Crowbar, beat up guy, threaten his life, drug him and send him to south america without any money or ID or anything, leave him there.

Posted: 2003-08-22 04:06am
by His Divine Shadow
Macross wrote:Well hes in the hospital recovering, shes back in Boston at his side. Plus another one of her male friends just admitted to her to having feelings for her and sent her a bus ticket to be with him in Canada... Shes spaced out and doesnt know what to do
Go to Canada, it has to be better than that shithead.
I told her to talk to the doctors and therapists at the hospital and let them help her and him, but he still refuses to see a therapist...despite trying to kill himself. :roll: If anyone needs a therapist its him.
What he needs is a posion injection.

Posted: 2003-08-22 04:21am
by Crayz9000
His Divine Shadow wrote:What he needs is a posion injection.
Casually swapping IV bags usually does the trick.

Posted: 2003-08-22 08:48am
by Chardok
That is the most rediculous thing I've ever heard. Killing yourself over a woman. Not that she isn't worth it. But the guy is OBVIOUSLY a manipulator and not worht your friend's time. This is going to sound cold and heartless, but if I have a feel at all for the people on this BBS I think they will agree with me.

The girl should leave him, and LET HIM KILL HIMSELF. How did he get to the hospital the first time? It is my guess he cut his wrists and called his mommy or something so SHE could call the ambulance and get his sorry ass to the hospital. If he REALLY wanted to kill himself, I mean REALLY wanted to die, he would have made it happen, None of that lame, wrist-cutting bullshit. But, If he REALLY WILL kill himself if she leaves him. She should leave him. She needs to realize the blood is not on her hands, it's his own stupid decisioun to take that action, and quite frankly, The gene pool and society as a whole will be better off without him. That's natural selection at it most primal right there. there are ALWAYS avenues you can take long before suicide is the "Only" Option.

I actually have a much harsher view of suicide, but I hesitate to post it for fear of people on the BBS perhaps having friends who have taken this final step, and hurting their feelings.

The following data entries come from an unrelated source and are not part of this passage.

This design comes from an exercise in tuning for small area, a short achievable clock period and few clock cycles per item on the open sky130 flow, not from production work.
Where RTL was checked, it was by simulation tests only, not by an equivalence proof against the original.
Power and IR drop assume default switching activity.

==> inputs of try-tundra <==
==> flow/design.v (excerpt) <==
module lns8_mac8 (
    input  wire         clk,
    input  wire         rst,         
    input  wire         in_valid,
    output wire         in_ready,
    input  wire         in_clear,    
    input  wire         in_last,     
    input  wire [15:0]  in_wb,       
    input  wire [7:0]   in_xs,       
    input  wire [63:0]  in_xr,       
    input  wire [63:0]  in_a,        
    input  wire [63:0]  in_w,        
    output reg          out_valid,
    output reg  [63:0]  out_v,
    output reg  [15:0]  out_w,
    output reg  [1:0]   out_tag,     
    output reg          out_sat
);
    localparam N  = 8;
    localparam AW = 91;    
    localparam CW = 67;    
    assign in_ready = 1'b1;
    reg         v0, clr0, last0;
    reg         fresh;               
    reg  [63:0] a0, w0, xr0;
    reg  [7:0]  xs0;
    reg  [15:0] w_front;             
    always @(posedge clk) begin
        a0    <= in_a;
        w0    <= in_w;
        xr0   <= in_xr;
        xs0   <= in_xs;
        clr0  <= in_clear | fresh;
        last0 <= in_last;
        if (rst) begin
            v0      <= 1'b0;
            fresh   <= 1'b1;
            w_front <= 16'd0;
        end else begin
            v0 <= in_valid;
            if (in_valid) begin
                fresh <= 1'b0;
                if (in_clear)
                    w_front <= in_wb;
            end
        end
    end
  ...
clock: 28.0 ns
lec_check: 0
cap_margin: 20
cell_pad_in_sites_detail_placement: 1
cell_pad_in_sites_global_placement: 1
core_margin: 2
core_utilization: 55
gpl_routability_driven: 1
place_density: 0.65
slew_margin: 20
synth_memory_max_bits: 65536
standard.sh (not shown) runs the stock make flow with config.mk's settings and CLKGATE_MAP_FILE= SYNTH_SCRIPT=/design/flow/synth_recipe.tcl, a recipe that flattens the netlist after the stock synthesis.
==> flow/flow/run.sh <==
#!/bin/bash
set -euo pipefail
export BUFFER_PORTS_ARGS="-buffer_cell sky130_fd_sc_hd__buf_2"
bash standard.sh > standard.log 2>&1
==> try-ember: changes against try-tundra <==
--- a/flow/design.v
+++ b/flow/design.v
@@ -569,37 +569,36 @@
     wire        d_pos  = ~d_full[16];
     function [11:0] opdec;
         input [6:0] m;
         if (m[6:3] == 4'd0) begin
             case (m[2:0])
                 3'd3:    opdec = {4'd11, 4'd0,  4'd2};
                 3'd5:    opdec = {4'd13, 4'd0,  4'd3};
-                3'd6:    opdec = {4'd11, 4'd1,  4'd2};
+                3'd6:    opdec = {4'd11, 4'd1,  4'd3};
                 3'd7:    opdec = {4'd15, 4'd0,  4'd3};
-                3'd2:    opdec = {4'd0,  4'd1,  4'd1};
-                3'd4:    opdec = {4'd0,  4'd2,  4'd1};
+                3'd2:    opdec = {4'd0,  4'd1,  4'd2};
+                3'd4:    opdec = {4'd0,  4'd2,  4'd3};
                 default: opdec = {4'd0,  4'd0,  4'd1};
             endcase
         end else begin
             case (m[2:0])
-                3'd0:    opdec = {4'd0, 4'd11, 4'd1};
+                3'd0:    opdec = {4'd0, 4'd11, 4'd12};
                 3'd1:    opdec = {4'd1, 4'd0,  4'd12};
                 3'd2:    opdec = {4'd2, 4'd0,  4'd12};
-                3'd3:    opdec = {4'd3, 4'd5,  4'd7};
-                3'd4:    opdec = {4'd4, 4'd4,  4'd8};
-                3'd5:    opdec = {4'd5, 4'd1,  4'd11};
-                3'd6:    opdec = {4'd6, 4'd2,  4'd10};
-                default: opdec = {4'd7, 4'd2,  4'd10};
+                3'd3:    opdec = {4'd3, 4'd5,  4'd12};
+                3'd4:    opdec = {4'd4, 4'd4,  4'd12};
+                3'd5:    opdec = {4'd5, 4'd1,  4'd12};
+                3'd6:    opdec = {4'd6, 4'd2,  4'd12};
+                default: opdec = {4'd7, 4'd2,  4'd12};
             endcase
         end
     endfunction
-    wire [3:0]   s1_klo [0:N-1];
-    wire [3:0]   s1_khi [0:N-1];
+    wire [22:1]  s1_p   [0:N-1];
     wire [6:0]   s1_t   [0:N-1];
-    wire [N-1:0] s1_fu, s1_neg, s1_ca, s1_cb, s1_stk;
+    wire [N-1:0] s1_en, s1_neg, s1_clamp, s1_stk;
     wire [N-1:0] l_nan, l_pinf, l_ninf;
     genvar k;
     generate
         for (k = 0; k < N; k = k + 1) begin : dec
             wire [7:0] ca = a0[8*k +: 8];
             wire [7:0] cw = w0[8*k +: 8];
             wire [6:0] ma = ca[6:0];
@@ -611,83 +610,73 @@
             wire neg_s   = ca[7] ^ cw[7];
             wire fin     = v0 & ~(a_zero | w_zero | a_inf | w_inf);
             wire any_inf = a_inf | w_inf;
             assign l_nan[k]  = v0 & ((a_zero & ca[7]) | (w_zero & cw[7]) |
                                      (any_inf & (a_zero | w_zero)));
             assign l_pinf[k] = v0 & any_inf & ~a_zero & ~w_zero & ~neg_s;
             assign l_ninf[k] = v0 & any_inf & ~a_zero & ~w_zero &  neg_s;
-            wire [3:0] ka, kw, za, zw, la, lw;
-            assign {ka, za, la} = opdec(ma);
-            assign {kw, zw, lw} = opdec(mw);
+            wire [3:0] ka, kw, za, zw, ya, yw;
+            assign {ka, za, ya} = opdec(ma);
+            assign {kw, zw, yw} = opdec(mw);
             wire [3:0] ba = (ma[6:3] == 4'd0) ? 4'd9 : ma[6:3];
             wire [3:0] bw = (mw[6:3] == 4'd0) ? 4'd9 : mw[6:3];
-            wire swap = (ka > kw);
-            assign s1_klo[k] = swap ? kw : ka;
-            assign s1_khi[k] = swap ? ka : kw;
-            wire [9:0] xr_s = {{2{xr0[8*k+7]}}, xr0[8*k +: 8]};
-            wire [9:0] t    = xr_s + d_full[9:0] + {6'd0, ba} + {6'd0, bw} +
-                              {6'd0, za} + {6'd0, zw} - 10'd17;
-            wire [3:0] ya = (ma[6:3] == 4'd0) ? za + la : 4'd12;
-            wire [3:0] yw = (mw[6:3] == 4'd0) ? zw + lw : 4'd12;
-            wire [9:0] tl   = xr_s + d_full[9:0] + {6'd0, ba} + {6'd0, bw} +
-                              {6'd0, ya} + {6'd0, yw} - 10'd105;
+            wire       swap = (ka > kw);
+            wire       pc;
+            lns8_prod u_prod (
+                .klo(swap ? kw : ka),
+                .khi(swap ? ka : kw),
+                .p  (s1_p[k]),
+                .c  (pc)
+            );
+            wire [4:0] bb = {1'b0, ba} + {1'b0, bw};
+            wire [9:0] r  = {{2{xr0[8*k+7]}}, xr0[8*k +: 8]} + d_full[9:0];
+            wire [9:0] t  = r + ({5'd0, bb} + {6'd0, za} + {6'd0, zw} - 10'd17);
+            wire [9:0] tl = r + ({5'd0, bb} + {6'd0, ya} + {6'd0, yw} - 10'd105) + {9'd0, pc};
             wire under = d_in ? t[9] : ~d_pos;
-            assign s1_t[k]   = t[6:0];
-            assign s1_fu[k]  = fin & ~under;
-            assign s1_neg[k] = fin & neg_s;
-            assign s1_ca[k]  = fin & (d_in ? ~tl[9] : d_pos);
-            assign s1_cb[k]  = fin & d_in & (tl == 10'h3FF);
-            assign s1_stk[k] = (t[6:0] < 7'd22);
+            wire clamp = fin & (d_in ? ~tl[9] : d_pos);
+            assign s1_t[k]     = t[6:0];
+            assign s1_en[k]    = fin & ~under & ~clamp;
+            assign s1_clamp[k] = clamp;
+            assign s1_neg[k]   = fin & neg_s;
+            assign s1_stk[k]   = (t[6:0] < 7'd22);
         end
     endgenerate
-    reg  [3:0]   r1_klo [0:N-1];
-    reg  [3:0]   r1_khi [0:N-1];
+    reg  [22:1]  r1_p   [0:N-1];
     reg  [6:0]   r1_t   [0:N-1];
-    reg  [N-1:0] r1_fu, r1_neg, r1_ca, r1_cb, r1_stk;
+    reg  [N-1:0] r1_en, r1_neg, r1_clamp, r1_stk;
     reg          v1, clr1, last1;
     reg  [15:0]  w1;
     reg          nan1, pinf1, ninf1;
     integer i;
     always @(posedge clk) begin
         for (i = 0; i < N; i = i + 1) begin
-            r1_klo[i] <= s1_klo[i];
-            r1_khi[i] <= s1_khi[i];
-            r1_t[i]   <= s1_t[i];
+            r1_p[i] <= s1_p[i];
+            r1_t[i] <= s1_t[i];
         end
-        r1_fu  <= s1_fu;
-        r1_neg <= s1_neg;
-        r1_ca  <= s1_ca;
-        r1_cb  <= s1_cb;
-        r1_stk <= s1_stk;
-        v1     <= v0 & ~rst;
-        clr1   <= v0 & clr0;
-        last1  <= last0;
-        w1     <= w_front;
-        nan1   <= |l_nan;
-        pinf1  <= |l_pinf;
-        ninf1  <= |l_ninf;
+        r1_en    <= s1_en;
+        r1_neg   <= s1_neg;
+        r1_clamp <= s1_clamp;
+        r1_stk   <= s1_stk;
+        v1       <= v0 & ~rst;
+        clr1     <= v0 & clr0;
+        last1    <= last0;
+        w1       <= w_front;
+        nan1     <= |l_nan;
+        pinf1    <= |l_pinf;
+        ninf1    <= |l_ninf;
     end
     wire [63:0]  u [0:N-1];
     wire [N-1:0] cbit;
-    wire [N-1:0] l_clamp;
     generate
         for (k = 0; k < N; k = k + 1) begin : lane
-            wire [22:1] p_hi;
-            wire        pc;
-            lns8_prod u_prod (
-                .klo(r1_klo[k]),
-                .khi(r1_khi[k]),
-                .p  (p_hi),
-                .c  (pc)
-            );
-            wire [22:0] p = {p_hi, 1'b1};
-            wire [6:0]  t = r1_t[k];
-            wire clamp = r1_ca[k] | (r1_cb[k] & pc);
-            wire en    = r1_fu[k] & ~clamp;
-            wire neg   = r1_neg[k];
+            wire [22:0] p     = {r1_p[k], 1'b1};
+            wire [6:0]  t     = r1_t[k];
+            wire        clamp = r1_clamp[k];
+            wire        en    = r1_en[k];
+            wire        neg   = r1_neg[k];
             wire [29:0] y = {7'd0, p} << t[2:0];
             reg  [85:0] x;
             always @(*) begin
                 case (t[6:3])
                     4'd0:    x = {56'd0, y};
                     4'd1:    x = {48'd0, y, 8'd0};
                     4'd2:    x = {40'd0, y, 16'd0};
@@ -700,15 +689,14 @@
                     4'd9:    x = {y[13:0], 72'd0};
                     4'd10:   x = {y[5:0], 80'd0};
                     default: x = 86'd0;
                 endcase
             end
             wire [62:0] mag = ({63{en}} & x[85:23]) | {63{clamp}};
             wire        rb  = en & x[22] & (r1_stk[k] | x[23]);
-            assign l_clamp[k] = clamp;
             assign u[k]    = {~neg, mag ^ {63{neg}}};
             assign cbit[k] = neg ^ rb;
         end
     endgenerate
     function [CW-1:0] fa_s;
         input [CW-1:0] x, y, z;
         fa_s = x ^ y ^ z;
@@ -737,15 +725,15 @@
         cb2    <= cbit[7:6];
         w2     <= w1;
         clr2   <= clr1;
         last2  <= last1;
         nan2   <= nan1;
         pinf2  <= pinf1;
         ninf2  <= ninf1;
-        clamp2 <= |l_clamp;
+        clamp2 <= |r1_clamp;
         v2     <= v1 & ~rst;
     end
     reg signed [AW-1:0] acc;
     reg                 sat3, nan3, pinf3, ninf3;
     wire [AW-1:0] acc_in = clr2 ? {AW{1'b0}} : acc;
     wire [AW-1:0] bs = {{(AW-CW){1'b0}}, s2};
     wire [AW-1:0] bc = {{(AW-CW){1'b0}}, c2};
==> flow/run.sh (new file) <==
#!/bin/bash
# synth_recipe.tcl (not shown) runs the flow's synth.tcl, then flattens the netlist and writes it again
# the make line also repeats each setting of config.mk as NAME=value (left out here)
make -C /OpenROAD-flow-scripts/flow DESIGN_CONFIG=/design/flow/config.mk WORK_HOME=/design/flow/orfs CLKGATE_MAP_FILE= SYNTH_SCRIPT=/design/flow/synth_recipe.tcl finish
Settings changed: CORE_UTILIZATION 55 to 45, PLACE_DENSITY 0.65 to 0.55.
removed: flow/flow/run.sh
removed: flow/standard.sh
==> try-fjord: changes against try-tundra <==
==> flow/run.sh (new file) <==
#!/bin/bash
# synth_recipe.tcl (not shown) runs the flow's synth.tcl, then flattens the netlist and writes it again
# the make line also repeats each setting of config.mk as NAME=value (left out here)
make -C /OpenROAD-flow-scripts/flow DESIGN_CONFIG=/design/flow/config.mk WORK_HOME=/design/flow/orfs CLKGATE_MAP_FILE= SYNTH_SCRIPT=/design/flow/synth_recipe.tcl finish
removed: flow/flow/run.sh
removed: flow/standard.sh
==> comparison table <==
metric                                               try-tundra                   try-ember                   try-fjord
Status                                  complete, no violations     complete, no violations     complete, no violations
Leakage power                                           42.3 nW                     39.9 nW                     42.3 nW
# rows                                                      151                         165                         151
Cell area after layout                             100000 sq um                101000 sq um                102000 sq um
FF-to-FF End                                   r1_cb[6]$_DFF_P_            r1_en[3]$_DFF_P_            r1_cb[6]$_DFF_P_
Mapped Cells                                              11.4k                       11.6k                       11.4k
Combined flip-flop and latch cell area              17600 sq um                 17300 sq um                 17600 sq um
Count leader, synth                     sky130_fd_sc_hd__nor2_1    sky130_fd_sc_hd__a21oi_1     sky130_fd_sc_hd__nor2_1
Kind of critical path                      register to register  register to primary output  register to primary output
NetSw                                                   7.72 mW                     6.00 mW                     7.67 mW
Horizontal die dimension                                 418 um                      456 um                      418 um
Core Box Area                                      170000 sq um                203000 sq um                170000 sq um
Worst Skew                                            0.0556 ns                   0.0367 ns                   0.0525 ns
Testbench counts of try-ember, summed over its fixed seeds: cycles 24,040, rows 24,000.
Only the layout flow was run in try-tundra and try-fjord; the RTL was not checked for function there.

[port drivers added, routing unchanged]
The results above use ideal ports. As a check the final layouts listed here were re-extracted and re-timed, cells and wires unchanged.
Step 1, drivers: a clkbuf_16 drives clk and a buf_2 each remaining input, both assumed.
Step 2, shift: input delay + t, output delay - t, t = (earliest + latest rising clock arrival at the registers) / 2. This alone moves slack from input paths to output paths.
Slacks: ideal / step 1 / step 2; pairs: ideal / step 1.
run | t, ns | setup WS [ns] | worst setup path after step 2 | latest minus earliest clock arrival (ns) | worst data-port slew with drivers (ns)
try-tundra | 0.917 | 20.230 / 20.230 / 20.230 | register to register | 0.066 / 0.067 | 0.10
try-ember | 0.879 | 20.724 / 20.627 / 20.857 | input to register | 0.037 / 0.037 | 0.07
try-fjord | 0.912 | 20.659 / 20.555 / 20.697 | input to register | 0.053 / 0.053 | 0.08
After both steps every run listed still meets setup and hold.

I speak from experience, I once attempted suicide, (but not over a girl), and looking back, I realize how incredibly (sp?) stupid, inconsiderate, and selfish it was, so here I am, A little older, a little wiser, and definately Prettier!
:looks in the mirror to adjust that ONE hair thats out of place :
HOO HAH! MAN I'M PRETTY!

Posted: 2003-08-22 11:16am
by InnerBrat
This sounds familar.

Don't let your friend get a bunny, whatever you do.

Serously, get her the fuck away from him. he's an attenting seeking manipulative bastard.

Posted: 2003-08-22 02:39pm
by LordShaithis
Play both ends of the stick: Heartfelt talks with the girl, and dirty tricks against the guy, assuming she isn't already bailing out. Can you afford a detective?

Posted: 2003-08-22 03:48pm
by Straha
Here's what you tell her to to tell him "No therapy and I go to canada never to see you again, we go to therapy together, we work things out, and then we decide later if we will get married or not." On the other hand she could just send him to therapy and take the trip to canada anyway.